有園:このことは、医療に限らず、マーケティングにも通ずると思います。クリエイティブを作ったり、プランニングをしたりする際、AIに任せることで良い結果を出せます。しかし、成功させるためには、どこかのポイントで人間の判断を挟まないといけません。

AIはフェイクを見破れるか
有園:先ほどの大統領選挙の話のように、フェイクニュースについてはどうでしょうか。オルタナティブファクトという言葉も出てきましたが、AIはこういった嘘を見破れるのでしょうか。
村上:その事例のように、動画などの明確なエビデンスがあればわかりますよね。一方で、エビデンスがない状態だったら難しいでしょう。大統領選挙で「ヒラリー・クリントンが子ども達にひどいことをしていた」といったデマが流れましたが、真偽は判断できません。「していない」という証明は難しい。

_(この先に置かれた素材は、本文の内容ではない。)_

`src/rtl/param_counter_pkg.sv`:
```
// Shared types for the parametrised counter core: terminal-mode encoding.
package param_counter_pkg;

  typedef enum logic [1:0] {
    MODE_WRAP    = 2'b00,
    MODE_SAT     = 2'b01,
    MODE_ONESHOT = 2'b10,
    MODE_RSVD    = 2'b11
  } mode_t;

endpackage

```
`src/rtl/param_counter_if.sv`:
```
// Control and status bundle of the counter core; master drives controls, slave is the counter.
interface param_counter_if #(
  parameter int unsigned WIDTH      = 8,
  parameter int unsigned PRESCALE_W = 4
);

  logic                           enable;
  logic                           load;
  logic [WIDTH-1:0]               load_value;
  logic                           up;
  param_counter_pkg::mode_t       mode;
  logic [WIDTH-1:0]               max_value;
  logic [PRESCALE_W-1:0]          prescale;
  logic [WIDTH-1:0]               count;
  logic                           tc;
  logic                           done;

  modport master (
    output enable, load, load_value, up, mode, max_value, prescale,
    input  count, tc, done
  );

  modport slave (
    input  enable, load, load_value, up, mode, max_value, prescale,
    output count, tc, done
  );

endinterface

```
`src/rtl/counter_prescaler.sv`:
```
// Tick divider: combinational tick every prescale+1 enabled cycles; clear restarts the period.
// No backpressure; enable=0 freezes the divider.
module counter_prescaler #(
  parameter int unsigned PRESCALE_W = 4
) (
  input  logic                  clk,
  input  logic                  reset,
  input  logic                  enable,
  input  logic                  clear,
  input  logic [PRESCALE_W-1:0] prescale,
  output logic                  tick
);

  localparam logic [PRESCALE_W-1:0] ONE = {{(PRESCALE_W-1){1'b0}}, 1'b1};

  logic [PRESCALE_W-1:0] pre_cnt;

  // >= so that lowering prescale below the current phase fires immediately instead of stalling
  assign tick = enable & (pre_cnt >= prescale);

  always_ff @(posedge clk) begin
    if (reset || clear) begin
      pre_cnt <= '0;
    end else if (tick) begin
      pre_cnt <= '0;
    end else if (enable) begin
      pre_cnt <= pre_cnt + ONE;
    end
  end

endmodule

```
`src/rtl/param_counter.sv`:
```
// Up/down counter with runtime load, modulus, prescaled tick and wrap/saturate/one-shot modes.
// count/tc/done are registered, one clock after the tick cycle; no backpressure, enable gates progress.
module param_counter
  import param_counter_pkg::*;
#(
  parameter int unsigned      WIDTH       = 8,
  parameter logic [WIDTH-1:0] RESET_VALUE = '0,
  parameter int unsigned      PRESCALE_W  = 4
) (
  input  logic           clk,
  input  logic           reset,
  param_counter_if.slave bus
);

  localparam logic [WIDTH-1:0] ONE = {{(WIDTH-1){1'b0}}, 1'b1};

  logic             tick;
  logic             terminal;
  logic [WIDTH-1:0] step_value;
  logic [WIDTH-1:0] wrap_value;
  logic [WIDTH-1:0] load_clamped;
  logic [WIDTH-1:0] count_q;
  logic             tc_q;
  logic             done_q;

  counter_prescaler #(
    .PRESCALE_W (PRESCALE_W)
  ) u_prescaler (
    .clk      (clk),
    .reset    (reset),
    .enable   (bus.enable),
    .clear    (bus.load),
    .prescale (bus.prescale),
    .tick     (tick)
  );

  always_comb begin
    terminal     = bus.up ? (count_q >= bus.max_value) : (count_q == '0);
    step_value   = bus.up ? (count_q + ONE) : (count_q - ONE);
    wrap_value   = bus.up ? '0 : bus.max_value;
    load_clamped = (bus.load_value > bus.max_value) ? bus.max_value : bus.load_value;
  end

  always_ff @(posedge clk) begin
    if (reset) begin
      count_q <= RESET_VALUE;
      tc_q    <= 1'b0;
      done_q  <= 1'b0;
    end else if (bus.load) begin
      count_q <= load_clamped;
      tc_q    <= 1'b0;
      done_q  <= 1'b0;
    end else if (tick && !done_q) begin
      if (terminal) begin
        tc_q <= 1'b1;
        case (bus.mode)
          MODE_SAT:     count_q <= count_q;
          MODE_ONESHOT: done_q  <= 1'b1;
          default:      count_q <= wrap_value;
        endcase
      end else begin
        tc_q    <= 1'b0;
        count_q <= step_value;
      end
    end else begin
      // a finished one-shot swallows ticks, so tc stays low here too
      tc_q <= 1'b0;
    end
  end

  assign bus.count = count_q;
  assign bus.tc    = tc_q;
  assign bus.done  = done_q;

endmodule

```
`src/flat_wrapper.sv`:
```
// flat-port wrapper written by rule: the top's interface ports become plain ports
module param_counter_flat import param_counter_pkg::*;
#(
  parameter int unsigned      WIDTH       = 8,
  parameter logic [WIDTH-1:0] RESET_VALUE = '0,
  parameter int unsigned      PRESCALE_W  = 4
)
  (clk, reset, bus_enable, bus_load, bus_load_value, bus_up, bus_mode, bus_max_value, bus_prescale, bus_count, bus_tc, bus_done);
  param_counter_if #(.WIDTH(WIDTH), .PRESCALE_W(PRESCALE_W)) bus_i ();
  input  logic clk;
  input  logic reset;
  input wire logic [$bits(bus_i.enable)-1:0] bus_enable;
  input wire logic [$bits(bus_i.load)-1:0] bus_load;
  input wire logic [$bits(bus_i.load_value)-1:0] bus_load_value;
  input wire logic [$bits(bus_i.up)-1:0] bus_up;
  input wire logic [$bits(bus_i.mode)-1:0] bus_mode;
  input wire logic [$bits(bus_i.max_value)-1:0] bus_max_value;
  input wire logic [$bits(bus_i.prescale)-1:0] bus_prescale;
  output wire logic [$bits(bus_i.count)-1:0] bus_count;
  output wire logic [$bits(bus_i.tc)-1:0] bus_tc;
  output wire logic [$bits(bus_i.done)-1:0] bus_done;
  assign bus_i.enable = bus_enable;
  assign bus_i.load = bus_load;
  assign bus_i.load_value = bus_load_value;
  assign bus_i.up = bus_up;
  assign bus_i.mode = bus_mode;
  assign bus_i.max_value = bus_max_value;
  assign bus_i.prescale = bus_prescale;
  assign bus_count = bus_i.count;
  assign bus_tc = bus_i.tc;
  assign bus_done = bus_i.done;
  param_counter #(.WIDTH(WIDTH), .RESET_VALUE(RESET_VALUE), .PRESCALE_W(PRESCALE_W)) u_core (.clk(clk), .reset(reset), .bus(bus_i));
endmodule
```
`config.mk`:
```
export PLATFORM = sky130hd
export DESIGN_NAME = param_counter_flat
export DESIGN_NICKNAME = d
export VERILOG_FILES = /design/src/rtl/param_counter_pkg.sv /design/src/rtl/param_counter_if.sv /design/src/rtl/counter_prescaler.sv /design/src/rtl/param_counter.sv /design/src/flat_wrapper.sv
export SDC_FILE = /design/constraint.sdc
export NUM_CORES = 1
export LEC_CHECK = 0
export ABC_AREA = 1
export CAP_MARGIN = 20
export CORE_ASPECT_RATIO = 1.4
export CORE_MARGIN = 2
export CORE_UTILIZATION = 45
export CTS_CLUSTER_DIAMETER = 120
export CTS_CLUSTER_SIZE = 30
export DETAILED_ROUTE_END_ITERATION = 6
export PLACE_DENSITY_LB_ADDON = 0.1
export SLEW_MARGIN = 40
export SYNTH_ARGS = -nofsm -noshare
export SYNTH_HDL_FRONTEND = slang
export SYNTH_SLANG_ARGS = --single-unit
```
`constraint.sdc`:
```
create_clock -name clk -period 2.5 [get_ports clk]
set_clock_uncertainty 0.1 [all_clocks]
set_input_delay 0.5 -clock clk [delete_from_list [all_inputs] [get_ports clk]]
set_output_delay 0.5 -clock clk [all_outputs]
set_load 0.005 [all_outputs]
```
==> impl_metrics.env <==
export IMPL_status="finished, final reports clean"
export IMPL_synth_top_cell_area_share_pct=18.3
export IMPL_synth_cell_types=37
export IMPL_cp_common_cell="nand2_1"
export IMPL_p_leak_nw=1.31
export IMPL_hold_viol=0
export IMPL_reg2regPathDepth=14
export IMPL_htree_levels=1
export IMPL_antenna_found_initial=0
export IMPL_die_area_mm2=0.00480
export IMPL_synth_nets=352
export IMPL_r2r_end="u_core.bus.count[6]"
export IMPL_placedCellCount=392
export IMPL_rsz0062_at_grt="false"
export IMPL_drtPass1Iterations=4
export IMPL_drive_gt1_share_pct=16.0
export IMPL_arrival_ns=2.35
export IMPL_overflow=0
export IMPL_grt_pass1_wl_um=8030
export IMPL_cp_required_ns=2.54
export IMPL_worstSetupEndpointType="flip-flop"
export IMPL_clk_pin_slew_worst_paths_ns=0.06
export IMPL_grt_use_total_pct=21.3
export IMPL_max_cap_violations=0
export IMPL_gp_congestion=0.864
export IMPL_crit_type="input port to flip-flop"
export IMPL_timing_final_crit_period_ns=2.31
export IMPL_num_nets_final=408
export IMPL_port_buffers=36
export IMPL_layout_common_cells="nand2_1 (91), inv_1 (44), clkdlybuf4s50_1 (36)"
export IMPL_cts_buffer_depth=2
export IMPL_power_density_mw_per_mm2=408
export IMPL_critPathSlowestCell="clkdlybuf4s50_1"
export IMPL_instances_no_fill=396
export IMPL_finalWorstSetupSlack_ns=0.194
export IMPL_vias_per_cell=4.93
export IMPL_top_layer_used="met4"
export IMPL_async_flop_share_pct=0
export IMPL_yosysWarnings=0
export IMPL_relSlewSlack_pct=77.4
export IMPL_final_common_cell="nand2_1"
export IMPL_drt_iter0_markers=55
export IMPL_path_max_fanout=9
export IMPL_synth_edf_count=0
export IMPL_cts_root_buf="clkbuf_8"
export IMPL_crit_start="bus_max_value[1]"
export IMPL_setup_viol=0
export IMPL_cts_tree="yes"
export IMPL_cp_cell_sequence="clkdlybuf4s50_1, inv_1, ha_1, nand2_1, nand3_1, nand2_1, nand2_1, nand2_1, nand2_4, nand3_4, nand2_8, inv_8, nand2_2, nor2_1, nor2_2"
export IMPL_fp_coreArea_mm2=0.00417
export IMPL_final_max_slew_viol_count=0
export IMPL_nFillCells=418
export IMPL_cts_made_buffers=3
export IMPL_antenna_left=0
export IMPL_ys_ff_latch=14
export IMPL_synth_ff_type="dfxtp_1"
export IMPL_remaining_drc_errors=0
export IMPL_io_pins=37
export IMPL_vias=1952
export IMPL_p_total_mw=1.02
export IMPL_row_count=28
export IMPL_grt_pass1_vias=1957
export IMPL_syn_area_mm2=0.00191
export IMPL_wirelength_um=4420
export IMPL_finalCoreUtilization_pct=60.0
export IMPL_crit_end="u_core.bus.count[6]"
export IMPL_synth_top_cell_by_area="ha_1"
export IMPL_clock_latency_ns=0.24
export IMPL_met2_length_um=2360
export IMPL_r2r_slack_ns=0.50
export IMPL_syn_avg_cell_area_um2=6.46
export IMPL_die_x_um=59.1
export IMPL_routedWlPerCell_um=11.2
export IMPL_seq_area_frac_synth_pct=14.7
export IMPL_wl_met3_um=120
export IMPL_synthTopCellsByArea="ha_1 (18%), nand2_1 (18%), dfxtp_1 (15%)"
export IMPL_diodes=0
export IMPL_met1Wirelength_um=1860
export IMPL_fmax_mhz=434
export IMPL_cts_sinks=14
export IMPL_slowest_delay_ns=0.47
export IMPL_grt_start_max_net_pins=11
export IMPL_dp_hpwl_um=3920
export IMPL_area_growth_pct=30.8
export IMPL_netlist_instances=296
export IMPL_hold_class="flip-flop to flip-flop"
export IMPL_timing_final_crit_share_pct=92.2
export IMPL_worst_slew_pin_slew_ns=0.338
export IMPL_startpoint_type="input port"
export IMPL_die_y_um=81.1
export IMPL_dp_slack_ns=-0.0695
export IMPL_r2r_start="u_core.bus.count[0]"
export IMPL_start_util_pct=45.9
export IMPL_ir_drop_mv=0.169
[repair_timing]
action                     CTS  global route
resized for setup            0             1
hold buffers                 0             0
setup buffers                0             0
setup endpoints to repair    0             2
[worst min-delay path by stage]
stage	startpoint	end	slack [ns]	depth (start not counted)
final	u_core.u_prescaler.pre_cnt[2]	u_core.u_prescaler.pre_cnt[2]	0.38	2
after detailed placement	u_core.u_prescaler.pre_cnt[2]	u_core.u_prescaler.pre_cnt[2]	0.38	2
after global routing	u_core.u_prescaler.pre_cnt[2]	u_core.u_prescaler.pre_cnt[2]	0.41	2
after CTS	u_core.u_prescaler.pre_cnt[2]	u_core.u_prescaler.pre_cnt[2]	0.39	2
after global placement	u_core.u_prescaler.pre_cnt[2]	u_core.u_prescaler.pre_cnt[2]	0.38	2
after floorplan	u_core.u_prescaler.pre_cnt[2]	u_core.u_prescaler.pre_cnt[2]	0.36	2
[report_power, final]
group / internal [mW] / switching, mW
sequential: 0.240 / 0.0288
combinational: 0.245 / 0.286
clock: 0.139 / 0.0802
[critical path: cells and delay by family]
family,cells,cell delay [ns]
and+or+nand+nor,11,0.93
buffers and inverters,3,0.63
adders and majority gates,1,0.29
[Yosys cell counts (2+ instances only)]
cell type and count:
nand4_1 2, inv_2 4, clkinv_2 2, nand3_1 32, inv_1 44, nor2_1 16
nand4_4 2, nand2_2 5, nand2_4 2, nor2_2 5, ha_1 28, nand3b_1 3
nand2_1 91, xnor2_1 3, nand3_2 2, dfxtp_1 14, a21oi_1 15, a21oi_2 4
xor2_1 2, clkinv_1 2, nor3_1 2
[sequential cells by signal, indices dropped and copies added, names as in the netlist]
register / flops
u_core.bus.count: 8
u_core.bus.done: 1
u_core.bus.tc: 1
u_core.u_prescaler.pre_cnt: 4
[kinds of logic after synthesis]
family	after synthesis	share of synthesized area, %
buffers and inverters	57	12.4
AO/OA/AOI/OAI	23	7.59
AND/OR/NAND/NOR	168	43.7
flip-flops	14	14.7
adder cells (fa/ha/maj)	29	19.4
XOR/XNOR	5	2.29
[routing by layer]
metal	up-vias	track usage [%]
met5	-	0
met4	0	5.68
met3	7	1.75
met2	40	42.1
met1	846	23.3
li1	1059	-
[cell type report]
class / instances / area (um2) / share of cell area (%)
well taps: 45 / 56.3 / 2.25
multi-input cells: 225 / 1400 / 55.9
repair buffers: 54 / 495 / 19.8
flip-flops and latches: 14 / 280 / 11.2
clock buffers: 4 / 55.1 / 2.20
inverters: 54 / 215 / 8.60
[through the flow]
stage	instance area [um2]	hold slack [ns]	setup TNS [ns]
final	2500	0.383	0
after global routing	2500	0.411	0
after CTS	2500	0.388	0
after detailed placement	2440	0.379	-0.305
after global placement	2440	0.379	-0.252
after floorplan	1910	0.360	0
No activity file was read; power rests on OpenSTA's default activity.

冒頭の話につながりますが、人間の脳がコンピュータにつながって、記憶をアップロードできるなら、ヒラリー・クリントンの記憶を読み込んで「やっていない」と証明できるかもしれないです。脳科学者ではないので正確にはわかりませんが、記憶がデジタル化されて検索できれば、エビデンスにはなり得るでしょう。
有園:なるほど。
村上:昨今、AGI(汎用人工知能)についても注目されています。あと10年ぐらいで実現できるという話もありますが、時期はわかりませんが、いずれできるだろうと思います。具体的には、人間の持つ知能を小分けして、「このAIはここを担当」という形で、複数のAIの総合力としてAGIを形成する。そういうことは起こり得ると思います。